Records from a data source
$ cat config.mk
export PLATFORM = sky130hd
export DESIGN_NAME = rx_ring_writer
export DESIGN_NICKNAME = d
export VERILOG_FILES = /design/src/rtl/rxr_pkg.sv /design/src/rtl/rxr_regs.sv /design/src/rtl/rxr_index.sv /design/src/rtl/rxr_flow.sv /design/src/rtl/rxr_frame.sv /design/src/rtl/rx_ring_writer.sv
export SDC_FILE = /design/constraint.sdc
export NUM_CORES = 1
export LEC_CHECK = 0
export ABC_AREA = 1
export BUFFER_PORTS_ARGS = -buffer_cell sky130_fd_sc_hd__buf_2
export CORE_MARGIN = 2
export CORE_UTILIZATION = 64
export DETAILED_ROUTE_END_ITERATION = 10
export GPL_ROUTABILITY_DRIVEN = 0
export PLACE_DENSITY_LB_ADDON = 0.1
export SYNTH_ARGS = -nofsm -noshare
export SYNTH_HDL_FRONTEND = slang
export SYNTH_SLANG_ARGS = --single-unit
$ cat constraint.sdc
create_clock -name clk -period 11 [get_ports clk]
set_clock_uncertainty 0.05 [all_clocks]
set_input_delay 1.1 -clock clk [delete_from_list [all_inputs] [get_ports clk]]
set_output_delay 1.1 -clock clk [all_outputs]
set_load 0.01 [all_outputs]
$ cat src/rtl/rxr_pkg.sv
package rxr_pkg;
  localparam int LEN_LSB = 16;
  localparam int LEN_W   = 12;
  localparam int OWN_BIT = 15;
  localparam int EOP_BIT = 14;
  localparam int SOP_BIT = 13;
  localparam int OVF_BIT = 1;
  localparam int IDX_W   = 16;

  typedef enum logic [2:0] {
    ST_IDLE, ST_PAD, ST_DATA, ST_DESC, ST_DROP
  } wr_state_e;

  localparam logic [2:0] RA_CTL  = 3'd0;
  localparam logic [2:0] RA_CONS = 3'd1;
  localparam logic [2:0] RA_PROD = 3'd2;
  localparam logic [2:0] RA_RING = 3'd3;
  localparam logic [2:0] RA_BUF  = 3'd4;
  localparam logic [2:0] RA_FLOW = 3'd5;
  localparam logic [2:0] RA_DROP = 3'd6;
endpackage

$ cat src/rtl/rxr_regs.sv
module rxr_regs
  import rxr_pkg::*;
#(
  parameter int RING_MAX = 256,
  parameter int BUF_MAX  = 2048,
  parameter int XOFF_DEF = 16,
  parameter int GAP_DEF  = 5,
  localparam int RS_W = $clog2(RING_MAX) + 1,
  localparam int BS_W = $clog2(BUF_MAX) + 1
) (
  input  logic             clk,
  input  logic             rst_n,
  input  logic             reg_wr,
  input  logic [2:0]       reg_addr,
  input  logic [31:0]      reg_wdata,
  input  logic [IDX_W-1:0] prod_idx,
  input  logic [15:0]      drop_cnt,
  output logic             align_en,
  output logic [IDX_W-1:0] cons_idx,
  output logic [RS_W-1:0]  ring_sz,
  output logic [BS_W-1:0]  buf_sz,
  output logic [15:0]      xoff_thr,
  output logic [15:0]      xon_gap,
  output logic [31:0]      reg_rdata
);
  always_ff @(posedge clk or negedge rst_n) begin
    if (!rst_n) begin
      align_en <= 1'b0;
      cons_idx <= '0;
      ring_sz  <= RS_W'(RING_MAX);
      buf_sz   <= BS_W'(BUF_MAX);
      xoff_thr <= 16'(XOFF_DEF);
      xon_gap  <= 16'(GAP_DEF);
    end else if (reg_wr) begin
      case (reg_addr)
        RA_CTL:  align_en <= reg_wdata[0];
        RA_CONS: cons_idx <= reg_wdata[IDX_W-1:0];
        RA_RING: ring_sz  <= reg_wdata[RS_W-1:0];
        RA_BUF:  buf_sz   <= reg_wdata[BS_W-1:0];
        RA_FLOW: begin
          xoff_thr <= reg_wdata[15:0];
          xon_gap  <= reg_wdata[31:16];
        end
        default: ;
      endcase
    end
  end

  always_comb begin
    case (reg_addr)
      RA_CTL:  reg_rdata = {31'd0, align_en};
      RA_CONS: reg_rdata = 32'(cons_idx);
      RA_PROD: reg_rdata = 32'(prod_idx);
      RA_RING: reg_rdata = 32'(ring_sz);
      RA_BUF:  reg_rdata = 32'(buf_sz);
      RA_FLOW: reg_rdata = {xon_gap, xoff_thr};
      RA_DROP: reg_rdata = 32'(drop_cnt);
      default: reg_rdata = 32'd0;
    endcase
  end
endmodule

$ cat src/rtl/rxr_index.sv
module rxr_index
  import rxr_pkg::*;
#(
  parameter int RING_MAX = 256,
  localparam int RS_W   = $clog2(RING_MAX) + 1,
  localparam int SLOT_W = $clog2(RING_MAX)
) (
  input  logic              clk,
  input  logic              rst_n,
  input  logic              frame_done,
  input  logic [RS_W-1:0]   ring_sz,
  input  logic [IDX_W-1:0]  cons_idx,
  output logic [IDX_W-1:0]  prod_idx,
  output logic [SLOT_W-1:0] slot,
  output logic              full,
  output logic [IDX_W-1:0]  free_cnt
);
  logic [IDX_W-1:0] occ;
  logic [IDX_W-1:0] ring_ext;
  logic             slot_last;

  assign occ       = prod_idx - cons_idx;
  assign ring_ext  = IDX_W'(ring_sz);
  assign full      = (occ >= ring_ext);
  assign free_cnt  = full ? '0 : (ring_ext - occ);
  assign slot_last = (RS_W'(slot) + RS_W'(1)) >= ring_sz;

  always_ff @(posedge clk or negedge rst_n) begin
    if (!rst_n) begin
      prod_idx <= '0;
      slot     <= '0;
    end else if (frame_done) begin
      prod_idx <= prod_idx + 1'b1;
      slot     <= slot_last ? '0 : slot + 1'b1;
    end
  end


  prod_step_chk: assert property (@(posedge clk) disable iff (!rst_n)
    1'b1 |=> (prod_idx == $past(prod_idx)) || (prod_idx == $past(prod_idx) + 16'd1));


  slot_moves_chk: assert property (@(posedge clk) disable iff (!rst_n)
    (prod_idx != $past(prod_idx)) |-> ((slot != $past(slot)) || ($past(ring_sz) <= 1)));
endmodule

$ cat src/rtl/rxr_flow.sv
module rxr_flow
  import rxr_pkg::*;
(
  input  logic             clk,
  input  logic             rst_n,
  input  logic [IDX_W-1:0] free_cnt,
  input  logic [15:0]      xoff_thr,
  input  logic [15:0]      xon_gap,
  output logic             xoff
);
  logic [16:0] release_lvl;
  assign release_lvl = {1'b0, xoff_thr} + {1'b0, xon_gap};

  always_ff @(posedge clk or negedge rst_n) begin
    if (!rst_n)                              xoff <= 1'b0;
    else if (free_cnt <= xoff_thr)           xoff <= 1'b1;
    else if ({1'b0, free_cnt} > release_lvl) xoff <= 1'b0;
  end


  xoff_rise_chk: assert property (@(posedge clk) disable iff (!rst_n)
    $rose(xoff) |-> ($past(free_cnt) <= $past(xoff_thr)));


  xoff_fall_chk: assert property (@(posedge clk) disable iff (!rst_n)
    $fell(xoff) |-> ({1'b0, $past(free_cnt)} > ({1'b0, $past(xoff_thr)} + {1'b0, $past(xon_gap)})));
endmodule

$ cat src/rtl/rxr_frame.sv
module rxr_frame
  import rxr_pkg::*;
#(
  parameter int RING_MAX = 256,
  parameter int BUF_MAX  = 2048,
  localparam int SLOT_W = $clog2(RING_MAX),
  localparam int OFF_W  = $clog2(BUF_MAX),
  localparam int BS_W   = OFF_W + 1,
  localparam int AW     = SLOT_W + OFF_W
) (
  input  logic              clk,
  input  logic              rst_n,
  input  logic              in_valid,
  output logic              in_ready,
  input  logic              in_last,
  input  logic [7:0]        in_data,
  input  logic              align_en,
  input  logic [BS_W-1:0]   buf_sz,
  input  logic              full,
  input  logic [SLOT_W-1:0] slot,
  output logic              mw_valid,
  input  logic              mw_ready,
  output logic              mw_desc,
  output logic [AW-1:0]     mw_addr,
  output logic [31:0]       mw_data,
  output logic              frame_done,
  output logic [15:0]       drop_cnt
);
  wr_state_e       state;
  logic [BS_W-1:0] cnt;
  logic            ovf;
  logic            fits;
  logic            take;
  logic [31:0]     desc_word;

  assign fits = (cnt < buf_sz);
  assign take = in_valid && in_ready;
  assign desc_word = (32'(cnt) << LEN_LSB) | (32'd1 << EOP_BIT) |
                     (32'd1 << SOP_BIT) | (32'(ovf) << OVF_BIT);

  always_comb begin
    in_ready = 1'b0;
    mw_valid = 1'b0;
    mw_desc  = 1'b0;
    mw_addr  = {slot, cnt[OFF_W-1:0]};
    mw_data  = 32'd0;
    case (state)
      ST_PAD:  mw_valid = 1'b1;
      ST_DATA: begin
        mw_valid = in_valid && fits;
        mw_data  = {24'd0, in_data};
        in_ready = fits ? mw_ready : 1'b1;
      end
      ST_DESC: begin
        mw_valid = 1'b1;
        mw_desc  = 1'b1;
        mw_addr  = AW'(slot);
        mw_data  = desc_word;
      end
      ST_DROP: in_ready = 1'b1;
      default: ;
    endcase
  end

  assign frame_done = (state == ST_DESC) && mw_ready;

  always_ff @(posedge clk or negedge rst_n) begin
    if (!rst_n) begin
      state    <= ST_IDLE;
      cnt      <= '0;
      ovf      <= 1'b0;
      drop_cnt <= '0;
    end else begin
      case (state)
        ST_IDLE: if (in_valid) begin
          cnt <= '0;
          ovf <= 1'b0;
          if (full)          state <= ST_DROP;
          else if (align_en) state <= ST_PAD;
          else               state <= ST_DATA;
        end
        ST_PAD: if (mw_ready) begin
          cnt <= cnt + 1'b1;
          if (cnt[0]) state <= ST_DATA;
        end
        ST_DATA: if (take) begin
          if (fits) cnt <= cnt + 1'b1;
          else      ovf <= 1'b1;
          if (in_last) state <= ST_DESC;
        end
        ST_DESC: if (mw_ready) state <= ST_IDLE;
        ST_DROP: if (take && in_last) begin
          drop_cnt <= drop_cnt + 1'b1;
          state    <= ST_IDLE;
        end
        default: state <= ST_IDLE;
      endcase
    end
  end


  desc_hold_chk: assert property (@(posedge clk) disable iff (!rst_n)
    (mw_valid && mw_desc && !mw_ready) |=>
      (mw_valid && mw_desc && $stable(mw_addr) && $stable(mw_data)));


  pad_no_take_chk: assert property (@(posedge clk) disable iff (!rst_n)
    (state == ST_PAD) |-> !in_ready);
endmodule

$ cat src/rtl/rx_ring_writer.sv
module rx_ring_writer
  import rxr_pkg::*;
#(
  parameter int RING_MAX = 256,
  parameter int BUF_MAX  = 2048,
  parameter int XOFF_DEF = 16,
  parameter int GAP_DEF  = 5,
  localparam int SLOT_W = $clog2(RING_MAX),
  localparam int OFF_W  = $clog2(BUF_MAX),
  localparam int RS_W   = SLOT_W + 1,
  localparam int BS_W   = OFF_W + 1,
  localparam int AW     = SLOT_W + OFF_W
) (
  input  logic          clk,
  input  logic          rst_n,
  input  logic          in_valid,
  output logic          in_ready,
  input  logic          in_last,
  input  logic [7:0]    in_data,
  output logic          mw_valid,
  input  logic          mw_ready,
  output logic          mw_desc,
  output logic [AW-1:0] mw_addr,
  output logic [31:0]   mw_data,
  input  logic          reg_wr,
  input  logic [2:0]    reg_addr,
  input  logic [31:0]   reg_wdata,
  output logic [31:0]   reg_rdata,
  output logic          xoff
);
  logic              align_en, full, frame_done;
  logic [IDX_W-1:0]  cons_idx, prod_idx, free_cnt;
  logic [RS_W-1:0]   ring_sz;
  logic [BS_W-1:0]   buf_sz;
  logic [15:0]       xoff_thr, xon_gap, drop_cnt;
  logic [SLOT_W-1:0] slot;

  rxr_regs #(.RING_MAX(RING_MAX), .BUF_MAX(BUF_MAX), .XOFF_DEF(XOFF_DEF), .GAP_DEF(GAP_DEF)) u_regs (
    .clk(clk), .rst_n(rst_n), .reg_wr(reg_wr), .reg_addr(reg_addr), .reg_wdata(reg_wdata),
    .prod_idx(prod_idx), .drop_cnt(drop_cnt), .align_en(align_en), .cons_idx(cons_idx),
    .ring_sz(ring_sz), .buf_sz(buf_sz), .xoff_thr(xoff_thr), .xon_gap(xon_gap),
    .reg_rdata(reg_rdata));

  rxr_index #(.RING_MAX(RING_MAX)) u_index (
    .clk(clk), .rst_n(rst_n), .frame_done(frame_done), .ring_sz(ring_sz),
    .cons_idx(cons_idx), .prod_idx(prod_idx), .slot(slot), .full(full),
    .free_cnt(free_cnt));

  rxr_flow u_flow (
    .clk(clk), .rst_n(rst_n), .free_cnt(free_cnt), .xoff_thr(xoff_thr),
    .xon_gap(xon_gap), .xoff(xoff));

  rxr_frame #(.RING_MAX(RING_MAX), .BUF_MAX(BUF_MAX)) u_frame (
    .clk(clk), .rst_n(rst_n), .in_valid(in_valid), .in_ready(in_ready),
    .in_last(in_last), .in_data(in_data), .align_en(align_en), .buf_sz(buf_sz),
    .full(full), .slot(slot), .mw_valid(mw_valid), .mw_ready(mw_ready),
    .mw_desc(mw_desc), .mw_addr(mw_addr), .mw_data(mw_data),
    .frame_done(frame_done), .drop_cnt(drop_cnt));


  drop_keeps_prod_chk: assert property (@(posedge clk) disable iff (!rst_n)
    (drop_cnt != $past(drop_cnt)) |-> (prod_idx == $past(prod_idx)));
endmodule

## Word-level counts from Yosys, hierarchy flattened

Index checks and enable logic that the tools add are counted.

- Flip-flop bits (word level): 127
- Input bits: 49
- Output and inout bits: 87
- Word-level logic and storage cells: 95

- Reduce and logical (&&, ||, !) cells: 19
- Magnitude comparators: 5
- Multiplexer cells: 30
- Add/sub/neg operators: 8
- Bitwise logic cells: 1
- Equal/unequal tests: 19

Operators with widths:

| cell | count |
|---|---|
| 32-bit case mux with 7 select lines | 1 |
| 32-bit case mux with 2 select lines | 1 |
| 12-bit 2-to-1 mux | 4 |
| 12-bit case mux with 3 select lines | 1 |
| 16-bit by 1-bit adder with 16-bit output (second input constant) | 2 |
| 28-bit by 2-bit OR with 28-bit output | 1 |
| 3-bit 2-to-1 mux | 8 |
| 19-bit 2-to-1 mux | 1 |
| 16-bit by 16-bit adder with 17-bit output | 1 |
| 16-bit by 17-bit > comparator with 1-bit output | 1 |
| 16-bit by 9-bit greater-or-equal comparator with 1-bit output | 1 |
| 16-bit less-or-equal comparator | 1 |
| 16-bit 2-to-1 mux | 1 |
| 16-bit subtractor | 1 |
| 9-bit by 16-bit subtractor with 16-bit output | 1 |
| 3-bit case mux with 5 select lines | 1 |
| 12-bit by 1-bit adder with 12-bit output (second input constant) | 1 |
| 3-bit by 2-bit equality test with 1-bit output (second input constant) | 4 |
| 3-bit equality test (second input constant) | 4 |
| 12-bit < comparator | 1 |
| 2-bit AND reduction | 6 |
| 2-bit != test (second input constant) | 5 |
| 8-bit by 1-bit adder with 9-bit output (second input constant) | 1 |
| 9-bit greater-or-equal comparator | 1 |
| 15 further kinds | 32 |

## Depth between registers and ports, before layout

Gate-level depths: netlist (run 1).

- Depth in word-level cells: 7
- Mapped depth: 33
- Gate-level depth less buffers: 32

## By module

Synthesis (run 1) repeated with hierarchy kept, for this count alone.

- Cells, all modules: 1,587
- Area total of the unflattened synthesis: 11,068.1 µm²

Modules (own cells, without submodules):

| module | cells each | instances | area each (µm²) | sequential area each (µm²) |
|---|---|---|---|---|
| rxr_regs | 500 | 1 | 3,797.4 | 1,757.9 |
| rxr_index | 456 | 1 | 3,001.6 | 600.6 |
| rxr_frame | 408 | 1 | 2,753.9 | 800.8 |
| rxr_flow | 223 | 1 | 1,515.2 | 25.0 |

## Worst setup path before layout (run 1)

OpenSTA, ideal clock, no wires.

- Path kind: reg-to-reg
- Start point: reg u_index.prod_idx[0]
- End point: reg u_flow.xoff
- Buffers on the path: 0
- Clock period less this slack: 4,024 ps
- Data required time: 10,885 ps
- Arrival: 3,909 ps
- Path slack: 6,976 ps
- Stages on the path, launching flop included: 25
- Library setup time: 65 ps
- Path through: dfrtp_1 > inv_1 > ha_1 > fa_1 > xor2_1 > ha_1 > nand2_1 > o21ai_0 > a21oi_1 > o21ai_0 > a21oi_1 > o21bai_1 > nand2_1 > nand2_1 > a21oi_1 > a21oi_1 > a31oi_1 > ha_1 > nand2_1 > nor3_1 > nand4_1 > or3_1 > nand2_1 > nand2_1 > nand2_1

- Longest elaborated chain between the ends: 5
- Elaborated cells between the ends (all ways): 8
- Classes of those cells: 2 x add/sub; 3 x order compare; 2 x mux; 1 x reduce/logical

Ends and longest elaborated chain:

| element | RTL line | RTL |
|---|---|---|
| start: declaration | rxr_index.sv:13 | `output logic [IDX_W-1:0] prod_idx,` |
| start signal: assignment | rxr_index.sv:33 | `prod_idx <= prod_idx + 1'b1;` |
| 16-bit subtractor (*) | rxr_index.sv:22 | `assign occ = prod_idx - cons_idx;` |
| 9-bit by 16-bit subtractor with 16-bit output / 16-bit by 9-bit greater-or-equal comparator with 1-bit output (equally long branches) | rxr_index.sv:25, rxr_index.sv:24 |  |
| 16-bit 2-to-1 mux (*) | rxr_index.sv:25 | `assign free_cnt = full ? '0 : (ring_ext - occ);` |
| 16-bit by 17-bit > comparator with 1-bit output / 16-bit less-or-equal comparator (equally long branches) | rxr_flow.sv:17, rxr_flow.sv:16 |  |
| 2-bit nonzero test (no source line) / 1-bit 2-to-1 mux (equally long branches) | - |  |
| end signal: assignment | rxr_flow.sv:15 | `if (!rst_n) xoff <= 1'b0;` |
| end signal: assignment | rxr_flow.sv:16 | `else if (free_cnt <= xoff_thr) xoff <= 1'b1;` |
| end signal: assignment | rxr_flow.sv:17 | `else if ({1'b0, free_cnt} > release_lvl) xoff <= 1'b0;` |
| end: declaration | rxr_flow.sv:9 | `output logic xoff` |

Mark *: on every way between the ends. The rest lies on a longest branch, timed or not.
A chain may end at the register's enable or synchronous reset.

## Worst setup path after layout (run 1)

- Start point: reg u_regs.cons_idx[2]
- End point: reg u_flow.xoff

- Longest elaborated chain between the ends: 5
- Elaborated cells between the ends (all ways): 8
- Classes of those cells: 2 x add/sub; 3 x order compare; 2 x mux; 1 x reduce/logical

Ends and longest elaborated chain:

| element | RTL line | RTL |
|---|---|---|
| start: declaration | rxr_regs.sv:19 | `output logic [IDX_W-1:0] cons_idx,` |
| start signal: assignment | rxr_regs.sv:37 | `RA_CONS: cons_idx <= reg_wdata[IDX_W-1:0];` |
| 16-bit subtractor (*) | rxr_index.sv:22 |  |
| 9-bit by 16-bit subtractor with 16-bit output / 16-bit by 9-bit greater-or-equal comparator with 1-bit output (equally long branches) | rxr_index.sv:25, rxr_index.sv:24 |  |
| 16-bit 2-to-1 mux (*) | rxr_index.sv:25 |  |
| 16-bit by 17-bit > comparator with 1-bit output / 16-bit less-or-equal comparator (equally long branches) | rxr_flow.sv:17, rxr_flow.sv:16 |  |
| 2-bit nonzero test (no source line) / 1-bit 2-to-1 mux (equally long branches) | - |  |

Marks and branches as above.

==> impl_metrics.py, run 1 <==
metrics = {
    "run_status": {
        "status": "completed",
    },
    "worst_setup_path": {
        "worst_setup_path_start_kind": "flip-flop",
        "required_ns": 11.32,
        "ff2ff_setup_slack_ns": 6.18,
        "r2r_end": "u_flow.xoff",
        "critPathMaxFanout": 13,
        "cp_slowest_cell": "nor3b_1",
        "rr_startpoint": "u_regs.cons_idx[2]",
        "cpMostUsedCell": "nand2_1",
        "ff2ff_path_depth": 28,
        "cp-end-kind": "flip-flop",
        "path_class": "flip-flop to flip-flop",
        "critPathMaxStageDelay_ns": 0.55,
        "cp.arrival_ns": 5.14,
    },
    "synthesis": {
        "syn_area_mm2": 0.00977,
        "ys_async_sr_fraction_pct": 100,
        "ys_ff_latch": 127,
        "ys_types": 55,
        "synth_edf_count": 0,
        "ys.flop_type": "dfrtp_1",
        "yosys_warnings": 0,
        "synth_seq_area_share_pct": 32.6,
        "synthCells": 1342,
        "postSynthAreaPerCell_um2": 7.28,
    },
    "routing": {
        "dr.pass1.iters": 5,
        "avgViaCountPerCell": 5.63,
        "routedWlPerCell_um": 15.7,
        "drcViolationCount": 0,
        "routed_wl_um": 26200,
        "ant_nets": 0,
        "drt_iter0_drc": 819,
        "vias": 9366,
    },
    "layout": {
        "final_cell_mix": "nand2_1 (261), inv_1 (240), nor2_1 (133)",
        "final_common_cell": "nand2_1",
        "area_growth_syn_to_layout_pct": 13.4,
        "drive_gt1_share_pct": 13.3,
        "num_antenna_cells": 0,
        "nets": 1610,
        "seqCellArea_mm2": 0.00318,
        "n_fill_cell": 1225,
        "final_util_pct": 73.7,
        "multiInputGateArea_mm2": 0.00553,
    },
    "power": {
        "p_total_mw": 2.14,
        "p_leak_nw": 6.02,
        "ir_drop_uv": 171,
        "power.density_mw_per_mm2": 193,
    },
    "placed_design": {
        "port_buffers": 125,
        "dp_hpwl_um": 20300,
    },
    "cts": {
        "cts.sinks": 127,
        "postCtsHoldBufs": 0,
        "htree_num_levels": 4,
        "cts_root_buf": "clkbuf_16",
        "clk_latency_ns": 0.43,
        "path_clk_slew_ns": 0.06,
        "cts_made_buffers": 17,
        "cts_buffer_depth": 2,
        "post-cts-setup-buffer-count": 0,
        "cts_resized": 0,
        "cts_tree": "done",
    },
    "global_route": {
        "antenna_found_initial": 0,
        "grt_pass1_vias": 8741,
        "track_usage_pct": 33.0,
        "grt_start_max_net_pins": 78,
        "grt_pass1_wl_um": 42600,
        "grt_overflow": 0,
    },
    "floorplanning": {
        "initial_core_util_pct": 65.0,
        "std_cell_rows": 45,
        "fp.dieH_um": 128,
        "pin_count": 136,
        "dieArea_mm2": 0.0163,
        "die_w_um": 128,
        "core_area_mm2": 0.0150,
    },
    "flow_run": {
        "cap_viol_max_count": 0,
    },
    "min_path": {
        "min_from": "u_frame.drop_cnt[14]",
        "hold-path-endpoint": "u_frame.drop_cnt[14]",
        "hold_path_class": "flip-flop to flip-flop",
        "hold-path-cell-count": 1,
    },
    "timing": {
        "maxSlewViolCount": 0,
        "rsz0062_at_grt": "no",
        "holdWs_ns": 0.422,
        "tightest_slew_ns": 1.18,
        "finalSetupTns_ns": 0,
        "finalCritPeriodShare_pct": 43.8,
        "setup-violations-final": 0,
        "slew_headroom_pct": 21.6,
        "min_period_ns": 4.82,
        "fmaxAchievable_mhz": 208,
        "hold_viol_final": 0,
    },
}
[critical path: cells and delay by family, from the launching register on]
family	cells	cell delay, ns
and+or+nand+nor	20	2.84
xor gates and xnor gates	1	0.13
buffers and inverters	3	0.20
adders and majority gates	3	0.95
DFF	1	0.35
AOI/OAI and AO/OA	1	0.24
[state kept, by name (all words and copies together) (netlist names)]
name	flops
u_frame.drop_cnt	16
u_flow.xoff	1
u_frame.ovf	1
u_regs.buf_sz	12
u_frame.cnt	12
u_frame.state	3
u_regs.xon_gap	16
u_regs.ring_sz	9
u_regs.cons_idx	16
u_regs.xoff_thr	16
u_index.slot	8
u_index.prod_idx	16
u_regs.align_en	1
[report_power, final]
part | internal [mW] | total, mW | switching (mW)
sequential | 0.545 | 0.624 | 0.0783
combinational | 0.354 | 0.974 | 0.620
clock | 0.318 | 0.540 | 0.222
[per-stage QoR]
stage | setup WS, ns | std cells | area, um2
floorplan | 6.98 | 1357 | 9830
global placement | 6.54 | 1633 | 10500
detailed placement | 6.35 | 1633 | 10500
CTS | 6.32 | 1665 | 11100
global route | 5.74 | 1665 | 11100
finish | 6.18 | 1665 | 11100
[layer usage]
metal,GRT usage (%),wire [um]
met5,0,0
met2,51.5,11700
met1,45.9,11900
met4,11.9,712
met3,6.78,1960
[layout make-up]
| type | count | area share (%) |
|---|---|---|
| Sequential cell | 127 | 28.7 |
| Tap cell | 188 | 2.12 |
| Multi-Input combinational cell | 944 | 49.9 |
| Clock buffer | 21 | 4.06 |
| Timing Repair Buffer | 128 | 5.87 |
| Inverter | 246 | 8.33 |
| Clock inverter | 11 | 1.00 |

§ EXERCISE BRIEF
Please output exactly the lines between the one holding "default: state <= ST_IDLE;" and the one holding "(mw_valid && mw_desc && $stable(mw_addr)" in the records above, inclusive, and nothing more.

§ COMPLETED EXERCISE
        default: state <= ST_IDLE;
      endcase
    end
  end


  desc_hold_chk: assert property (@(posedge clk) disable iff (!rst_n)
    (mw_valid && mw_desc && !mw_ready) |=>
      (mw_valid && mw_desc && $stable(mw_addr) && $stable(mw_data)));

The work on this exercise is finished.